(Dataset entries)
====================

--- src/rtl/counter_timer_arbiter.sv ---
// rtl/counter_timer_arbiter.sv - round-robin arbiter sharing one interval counter among NREQ clients
// Optional TIMER_ABORT_EN: withdrawing req[owner] during RUN aborts the interval and pulses abort.
module counter_timer_arbiter #(
  parameter int NREQ = 4,
  parameter int CW   = 4
) (
  input  logic                     clk,
  input  logic                     rst,
  input  logic [NREQ-1:0]          req,
  input  logic [NREQ*CW-1:0]       len,
  output logic [NREQ-1:0]          gnt,
  output logic [NREQ-1:0]          done,
  output logic                     busy,
  output logic [CW-1:0]            count,
`ifdef TIMER_ABORT_EN
  output logic                     abort,
`endif
  output logic [$clog2(NREQ)-1:0]  owner
);

  localparam int OW = $clog2(NREQ);

  typedef enum logic [1:0] {S_IDLE, S_RUN, S_DONE} state_t;

  state_t          state, state_n;
  logic [OW-1:0]   ptr, ptr_n;
  logic [OW-1:0]   owner_n;
  logic [CW-1:0]   len_q, len_n;
  logic [CW-1:0]   count_n;
  logic [NREQ-1:0] gnt_n, done_n;
  logic [OW-1:0]   sel, cand;
  logic            found;
`ifdef TIMER_ABORT_EN
  logic            abort_n;
`endif

  // First requester strictly after the last grantee, wrapping, so the last owner ranks lowest.
  always_comb begin
    sel   = ptr;
    cand  = ptr;
    found = 1'b0;
    for (int k = 1; k <= NREQ; k++) begin
      cand = OW'((int'(ptr) + k) % NREQ);
      if (!found && req[cand]) begin
        sel   = cand;
        found = 1'b1;
      end
    end
  end

  always_ff @(posedge clk or negedge rst) begin
    if (!rst) begin
      state <= S_IDLE;
      ptr   <= OW'(NREQ - 1);
      owner <= '0;
      len_q <= '0;
      count <= '0;
      gnt   <= '0;
      done  <= '0;
`ifdef TIMER_ABORT_EN
      abort <= 1'b0;
`endif
    end else begin
      state <= state_n;
      ptr   <= ptr_n;
      owner <= owner_n;
      len_q <= len_n;
      count <= count_n;
      gnt   <= gnt_n;
      done  <= done_n;
`ifdef TIMER_ABORT_EN
      abort <= abort_n;
`endif
    end
  end

  always_comb begin
    state_n = state;
    case (state)
      S_IDLE: if (found) state_n = S_RUN;
      S_RUN: begin
`ifdef TIMER_ABORT_EN
        if (!req[owner]) state_n = S_IDLE;
        else
`endif
        if (count == len_q) state_n = S_DONE;
      end
      S_DONE:  state_n = S_IDLE;
      default: state_n = S_IDLE;
    endcase
  end

  always_comb begin
    ptr_n   = ptr;
    owner_n = owner;
    len_n   = len_q;
    count_n = count;
    gnt_n   = '0;
    done_n  = '0;
`ifdef TIMER_ABORT_EN
    abort_n = 1'b0;
`endif
    case (state)
      S_IDLE: begin
        if (found) begin
          gnt_n   = NREQ'(1) << sel;
          owner_n = sel;
          ptr_n   = sel;
          len_n   = len[int'(sel)*CW +: CW];
          count_n = '0;
        end
      end
      S_RUN: begin
`ifdef TIMER_ABORT_EN
        if (!req[owner]) abort_n = 1'b1;
        else
`endif
        if (count == len_q) done_n = NREQ'(1) << owner;
        else begin
          gnt_n   = NREQ'(1) << owner;
          count_n = count + CW'(1);
        end
      end
      default: ;
    endcase
  end

  assign busy = (state != S_IDLE);

endmodule

--- config.mk ---
export PLATFORM = sky130hd
export DESIGN_NAME = counter_timer_arbiter
export DESIGN_NICKNAME = d
export VERILOG_FILES = /design/src/rtl/counter_timer_arbiter.sv
export SDC_FILE = /design/constraint.sdc
export NUM_CORES = 1
export LEC_CHECK = 0
export BUFFER_PORTS_ARGS = -buffer_cell sky130_fd_sc_hd__buf_2
export CAP_MARGIN = 20
export CORE_MARGIN = 1.5
export CORE_UTILIZATION = 41
export CTS_BUF_LIST = sky130_fd_sc_hd__clkbuf_4
export DETAILED_ROUTE_END_ITERATION = 16
export PLACE_DENSITY = 0.68
export SYNTH_ARGS = -nofsm -noshare
export SYNTH_HDL_FRONTEND = slang
export SYNTH_SLANG_ARGS = --single-unit
--- constraint.sdc ---
create_clock -name clk -period 3.2 [get_ports clk]
set_input_delay 0.48 -clock clk [delete_from_list [all_inputs] [get_ports clk]]
set_output_delay 0.48 -clock clk [all_outputs]
set_load 0.05 [all_outputs]
==> summary.md <==
| Metric | Value |
|---|---|
| Post-synthesis cell type count | `32` |
| Logic pwr share | `56.8%` |
| First-pass iteration count of the detailed router | `4` |
| Worst ir drop on vdd | `0.697 mV` |
| Unrepaired setup endpoints after global routing | `false` |
| DIE WIDTH | `54.2 um` |
| Clock skew | `0.00375 ns` |
| Clock buffer depth | `2` |
| Slowest stage delay, CP | `0.75 ns` |
| Pre-CTS worst setup slack | `1.14 ns` |
| Worst-Skew Late Latency | `0.30 ns` |
| Predominant post-synthesis flop cell | `dfrtp_1` |
| Critical setup path kind | `flip-flop to flip-flop` |
| Average vias per placed instance | `5.28` |
| Ports placed on the boundary | `37` |
| RD Place Congestion | `0.811` |
| Total global routing track utilization | `16.4%` |
| End of the worst register-to-register path | `count[2]` |
| Final hold violations | `0` |
| TritonCTS clock tree | `yes` |
| Cell family with most CP delay | `compound AO/OA/AOI/OAI gates` |
| Highest clock rate | `499 MHz` |
| Antenna Diode Count | `0` |
| Vias post-DR | `897` |
| Path length in cells of the critical path | `6` |
| Category of the worst setup path capture point | `flip-flop` |
| Clock buffers created by TritonCTS | `3` |
| Critical Path Start Type | `flip-flop` |
| Max Fanout on Critical Path | `7` |
| Worst R2R Start | `count[0]` |
| Clock-pin slew on the worst setup and hold paths | `0.12 ns` |
| Via count of the first global-routing pass | `834` |
| Area growth from synthesis to final layout | `20.9%` |
| Number of nets with antenna violations after detailed routing | `0` |
| Number of input and output port buffers inserted | `36` |
| Worst Path Buf+Inv | `1` |
| Maximum number of pins on one net before global-route repair | `23` |
| Part of the power in registers | `34.4%` |
| Worst setup path start | `count[0]` |
| Proportion of synthesized flip-flops having asynchronous set or reset | `100%` |
| Mean cell area of the mapped netlist | `10.4 sq um` |
| Final max-slew violation count | `0` |
| Endpoint arrival time on the critical path | `2.18 ns` |
| Hpwl dp | `1.70 mm` |
| Sw frac | `50.6%` |
| Utilization after layout | `52.4%` |
| Slack of the worst reg-to-reg path | `1.19 ns` |
| Fraction of layout instances using a drive strength above 1 | `32.1%` |
| Post-synthesis register bit count | `22` |
| Cell leakage power | `0.679 nW` |
| Clock period minus final worst setup slack | `2.01 ns` |
| Overall power | `1.44 mW` |
| Max cap viols | `0` |
| Final hold slack | `0.118 ns` |
| Critical path endpoint | `count[2]` |
| Sequential element share of the synthesized area | `51.5%` |
| Remaining DRCs | `0` |
| Critical path required time | `3.37 ns` |
| Placeable core area | `0.00248 sq mm` |
| Post-synthesis net count | `126` |
| Period utilisation layout | `62.7%` |
| Initial antenna violation count | `0` |
| Internal power | `0.711 mW` |
| Synth Instances | `103` |
| Ordered cell list for the critical path | `xor2_1 -> o41ai_1 -> buf_4 -> nor2_1 -> xnor2_1 -> nor2_1` |
| Count of yosys warnings during synthesis | `0` |
| Number of buffers inserted by hold repair at cts | `0` |
| Grt ovf | `0` |
| Clock Power Share | `8.8%` |
| First-pass GRT wire length | `3.50 mm` |
| Number of cells after detailed placement | `166` |
| Post-layout net count | `164` |
| Clock root buffer | `clkbuf_4` |
| Net switching power | `0.729 mW` |
| CTS-repair resized insts | `0` |
| Measured slew at the worst slew-check pin | `0.760 ns` |
| Number of rows created at floorplan | `18` |
| Setup TNS | `0 ns` |
| Buffer count from post-CTS setup fixing | `0` |
| Non-filler instance count after layout | `170` |
| Number of enable-type register cells in the synthesized netlist | `0` |
| Most frequent cell on the critical path | `nor2_1` |
| Initial DRC count | `7` |
| Number of H-tree levels | `1` |
| Number of cells on the worst reg-to-reg path | `6` |
| Post-DP Area | `0.00127 sq mm` |
| Sink count of the clock tree | `22` |
| Kind of path behind the tightest hold check | `primary input to asynchronous set/reset pin` |
| Final setup margin | `1.19 ns` |
| Area of all placed cells without fillers | `0.00130 sq mm` |
| Detailed-route wire length | `2.17 mm` |
| CP max stage cell | `o41ai_1` |
| Full die area | `0.00293 sq mm` |
| Starting density of the core | `43.3%` |
| Count of endpoints failing setup in the final report | `0` |
| Relative slew margins | `48.7%` |
| Result of the run | `complete, no violations` |
| Cell area after synthesis | `0.00107 sq mm` |
| PwrDens | `1110 mW/mm^2` |
| Routed length per placed instance | `12.8 um` |
| Height of the chip | `54.2 um` |
[sequential cells by signal, summed over array words and instances (netlist names)]
name and count:
owner 2, count 4, gnt 4, ptr 2, done 4, len_q 4
state 2
[worst register-to-register path: cells and delay by family (launching register included)]
family | cells | cell delay, ns
AOI/OAI and AO/OA | 1 | 0.75
xor gates and xnor gates | 2 | 0.30
and+or+nand+nor | 2 | 0.11
buffers and inverters | 1 | 0.27
DFF | 1 | 0.46
[synth_stat cells (2+ instances only)]
master	instances	area, sq um
nand2_1	13	48.8
nand2b_1	5	31.3
o22ai_1	3	18.8
dfrtp_1	20	500
a21oi_1	5	25.0
o221ai_1	4	35.0
nand3_1	4	20.0
mux2i_1	8	80.1
xor2_1	4	35.0
nor2_1	9	33.8
dfstp_2	2	52.6
clkbuf_1	2	7.51
o21ai_0	2	10.0
inv_1	4	15.0
[kinds of logic after synthesis]
logic type / count (synthesis) / synth area share [%]
compound gates: 22 / 15.7
xor+xnor: 5 / 4.08
fa+ha+maj: 1 / 1.17
buf+inv: 8 / 3.96
flops: 22 / 51.5
mux: 8 / 7.46
simple gates: 37 / 16.1
[cell type report]
cell class | count | area [sq um]
well taps | 30 | 37.5
clock inverters | 1 | 3.75
inverters | 4 | 15.0
repair buffers | 37 | 188
flip-flops and latches | 22 | 553
multi-input cells | 73 | 478
clock buffers | 3 | 22.5
fillers | 241 | 1180
[layout by cell type (no fill, tap or decap), types with 3 or more instances in the layout]
cell / count
dfrtp_1: 20
xor2_1: 4
o22ai_1: 3
nor2_1: 9
inv_1: 4
nand2_1: 13
a21oi_1: 5
mux2i_1: 8
nand3_1: 4
buf_2: 36
nand2b_1: 5
clkbuf_4: 3
o221ai_1: 4
[power by group through the flow]
stage               sequential (mW)  combinational (mW)  clock [mW]
finish                        0.496               0.817       0.126
global route                  0.515               0.891       0.144
CTS                           0.495               0.825       0.132
detailed placement            0.501               0.822           0
global placement              0.497               0.808           0
floorplan                     0.681               0.467           0
[layer usage]
metal	vias up	wire length, um	GRT usage [%]
met5	-	0	0
met1	429	958	19.9
met3	2	123	2.50
met2	31	1080	28.3
met4	0	8	7.08
li1	435	-	-
[worst min-delay path by stage]
stage | to | cells past startpoint
after global placement | done[2] | 1
after detailed placement | done[0] | 1
after floorplan | count[0] | 0
final | gnt[3] | 1
after CTS | gnt[3] | 1
after global routing | done[2] | 1
Power figures use the tool's default switching activity.
$ cat config.mk
export PLATFORM = sky130hd
export DESIGN_NAME = inst_fetch_stage
export DESIGN_NICKNAME = d
export VERILOG_FILES = /design/src/rtl/inst_fetch_stage.sv
export SDC_FILE = /design/constraint.sdc
export NUM_CORES = 1
export LEC_CHECK = 0
export ABC_CLOCK_PERIOD_IN_PS = 2000
export CAP_MARGIN = 20
export CORE_MARGIN = 1.5
export CORE_UTILIZATION = 37
export DETAILED_ROUTE_END_ITERATION = 8
export PLACE_DENSITY = 0.78
export SYNTH_ARGS = -nofsm -noshare
export SYNTH_HDL_FRONTEND = slang
export SYNTH_SLANG_ARGS = --single-unit
$ cat constraint.sdc
create_clock -name clk -period 2 [get_ports clk]
set_clock_uncertainty 0.1 [all_clocks]
set_input_delay 0.2 -clock clk [delete_from_list [all_inputs] [get_ports clk]]
set_output_delay 0.2 -clock clk [all_outputs]
set_load 0.005 [all_outputs]
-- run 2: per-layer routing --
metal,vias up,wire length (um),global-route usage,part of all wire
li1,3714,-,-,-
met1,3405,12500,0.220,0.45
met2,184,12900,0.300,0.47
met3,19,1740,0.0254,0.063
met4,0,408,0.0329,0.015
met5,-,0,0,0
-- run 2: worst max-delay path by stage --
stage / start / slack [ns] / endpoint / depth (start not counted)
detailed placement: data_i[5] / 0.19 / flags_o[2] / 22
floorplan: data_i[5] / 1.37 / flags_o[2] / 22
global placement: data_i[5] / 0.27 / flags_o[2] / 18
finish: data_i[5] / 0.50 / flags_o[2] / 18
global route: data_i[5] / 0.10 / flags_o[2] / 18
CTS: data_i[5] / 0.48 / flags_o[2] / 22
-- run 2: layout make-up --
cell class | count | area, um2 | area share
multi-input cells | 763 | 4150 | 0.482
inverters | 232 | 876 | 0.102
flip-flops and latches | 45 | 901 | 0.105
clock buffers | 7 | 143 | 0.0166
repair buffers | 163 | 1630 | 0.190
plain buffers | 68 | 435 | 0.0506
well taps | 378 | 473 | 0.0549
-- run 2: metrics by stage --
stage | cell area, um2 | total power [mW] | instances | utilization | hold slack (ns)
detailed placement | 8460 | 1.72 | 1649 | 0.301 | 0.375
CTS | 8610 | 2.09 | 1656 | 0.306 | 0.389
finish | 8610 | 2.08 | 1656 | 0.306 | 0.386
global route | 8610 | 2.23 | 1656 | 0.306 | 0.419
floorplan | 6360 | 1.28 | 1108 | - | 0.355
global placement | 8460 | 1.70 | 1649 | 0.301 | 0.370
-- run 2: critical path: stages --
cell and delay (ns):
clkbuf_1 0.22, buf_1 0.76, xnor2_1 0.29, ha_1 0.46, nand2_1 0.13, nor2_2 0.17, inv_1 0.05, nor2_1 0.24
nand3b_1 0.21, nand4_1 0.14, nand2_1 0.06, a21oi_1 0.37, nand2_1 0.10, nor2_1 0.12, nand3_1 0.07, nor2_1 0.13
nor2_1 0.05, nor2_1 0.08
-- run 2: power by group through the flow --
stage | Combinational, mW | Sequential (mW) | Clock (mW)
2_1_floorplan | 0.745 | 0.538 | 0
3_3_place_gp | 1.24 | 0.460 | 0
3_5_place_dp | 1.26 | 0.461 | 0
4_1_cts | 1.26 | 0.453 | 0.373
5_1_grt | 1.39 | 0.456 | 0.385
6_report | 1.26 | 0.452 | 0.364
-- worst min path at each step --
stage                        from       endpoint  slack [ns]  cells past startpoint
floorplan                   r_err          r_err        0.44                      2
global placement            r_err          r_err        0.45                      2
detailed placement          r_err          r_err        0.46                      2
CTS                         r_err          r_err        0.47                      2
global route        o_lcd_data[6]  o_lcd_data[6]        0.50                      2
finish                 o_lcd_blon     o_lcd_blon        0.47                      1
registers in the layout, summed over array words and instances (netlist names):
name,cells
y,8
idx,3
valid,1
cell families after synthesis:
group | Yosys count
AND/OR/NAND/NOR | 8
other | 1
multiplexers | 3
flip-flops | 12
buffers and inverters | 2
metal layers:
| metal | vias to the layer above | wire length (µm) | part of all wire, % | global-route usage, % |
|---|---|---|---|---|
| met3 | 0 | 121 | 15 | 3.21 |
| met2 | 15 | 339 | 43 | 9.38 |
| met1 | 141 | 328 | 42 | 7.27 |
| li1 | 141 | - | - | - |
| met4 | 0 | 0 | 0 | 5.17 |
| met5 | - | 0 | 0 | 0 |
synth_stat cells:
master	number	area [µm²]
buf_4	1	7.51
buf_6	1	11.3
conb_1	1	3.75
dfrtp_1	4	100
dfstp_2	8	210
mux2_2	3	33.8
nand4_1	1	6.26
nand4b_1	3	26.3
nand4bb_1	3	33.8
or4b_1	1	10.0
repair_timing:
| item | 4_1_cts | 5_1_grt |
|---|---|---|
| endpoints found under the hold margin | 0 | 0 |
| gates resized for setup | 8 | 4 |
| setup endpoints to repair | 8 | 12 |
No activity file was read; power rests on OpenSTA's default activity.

====================

Your answer should consist only of the lines above between the line holding "-- run 2: per-layer" and the line holding "2_1_floorplan | 0.745 | 0.538 | 0", inclusive, each transcribed exactly.

Solution for this problem -
-- run 2: per-layer routing --
metal,vias up,wire length (um),global-route usage,part of all wire
li1,3714,-,-,-
met1,3405,12500,0.220,0.45
met2,184,12900,0.300,0.47
met3,19,1740,0.0254,0.063
met4,0,408,0.0329,0.015
met5,-,0,0,0
-- run 2: worst max-delay path by stage --
stage / start / slack [ns] / endpoint / depth (start not counted)
detailed placement: data_i[5] / 0.19 / flags_o[2] / 22
floorplan: data_i[5] / 1.37 / flags_o[2] / 22
global placement: data_i[5] / 0.27 / flags_o[2] / 18
finish: data_i[5] / 0.50 / flags_o[2] / 18
global route: data_i[5] / 0.10 / flags_o[2] / 18
CTS: data_i[5] / 0.48 / flags_o[2] / 22
-- run 2: layout make-up --
cell class | count | area, um2 | area share
multi-input cells | 763 | 4150 | 0.482
inverters | 232 | 876 | 0.102
flip-flops and latches | 45 | 901 | 0.105
clock buffers | 7 | 143 | 0.0166
repair buffers | 163 | 1630 | 0.190
plain buffers | 68 | 435 | 0.0506
well taps | 378 | 473 | 0.0549
-- run 2: metrics by stage --
stage | cell area, um2 | total power [mW] | instances | utilization | hold slack (ns)
detailed placement | 8460 | 1.72 | 1649 | 0.301 | 0.375
CTS | 8610 | 2.09 | 1656 | 0.306 | 0.389
finish | 8610 | 2.08 | 1656 | 0.306 | 0.386
global route | 8610 | 2.23 | 1656 | 0.306 | 0.419
floorplan | 6360 | 1.28 | 1108 | - | 0.355
global placement | 8460 | 1.70 | 1649 | 0.301 | 0.370
-- run 2: critical path: stages --
cell and delay (ns):
clkbuf_1 0.22, buf_1 0.76, xnor2_1 0.29, ha_1 0.46, nand2_1 0.13, nor2_2 0.17, inv_1 0.05, nor2_1 0.24
nand3b_1 0.21, nand4_1 0.14, nand2_1 0.06, a21oi_1 0.37, nand2_1 0.10, nor2_1 0.12, nand3_1 0.07, nor2_1 0.13
nor2_1 0.05, nor2_1 0.08
-- run 2: power by group through the flow --
stage | Combinational, mW | Sequential (mW) | Clock (mW)
2_1_floorplan | 0.745 | 0.538 | 0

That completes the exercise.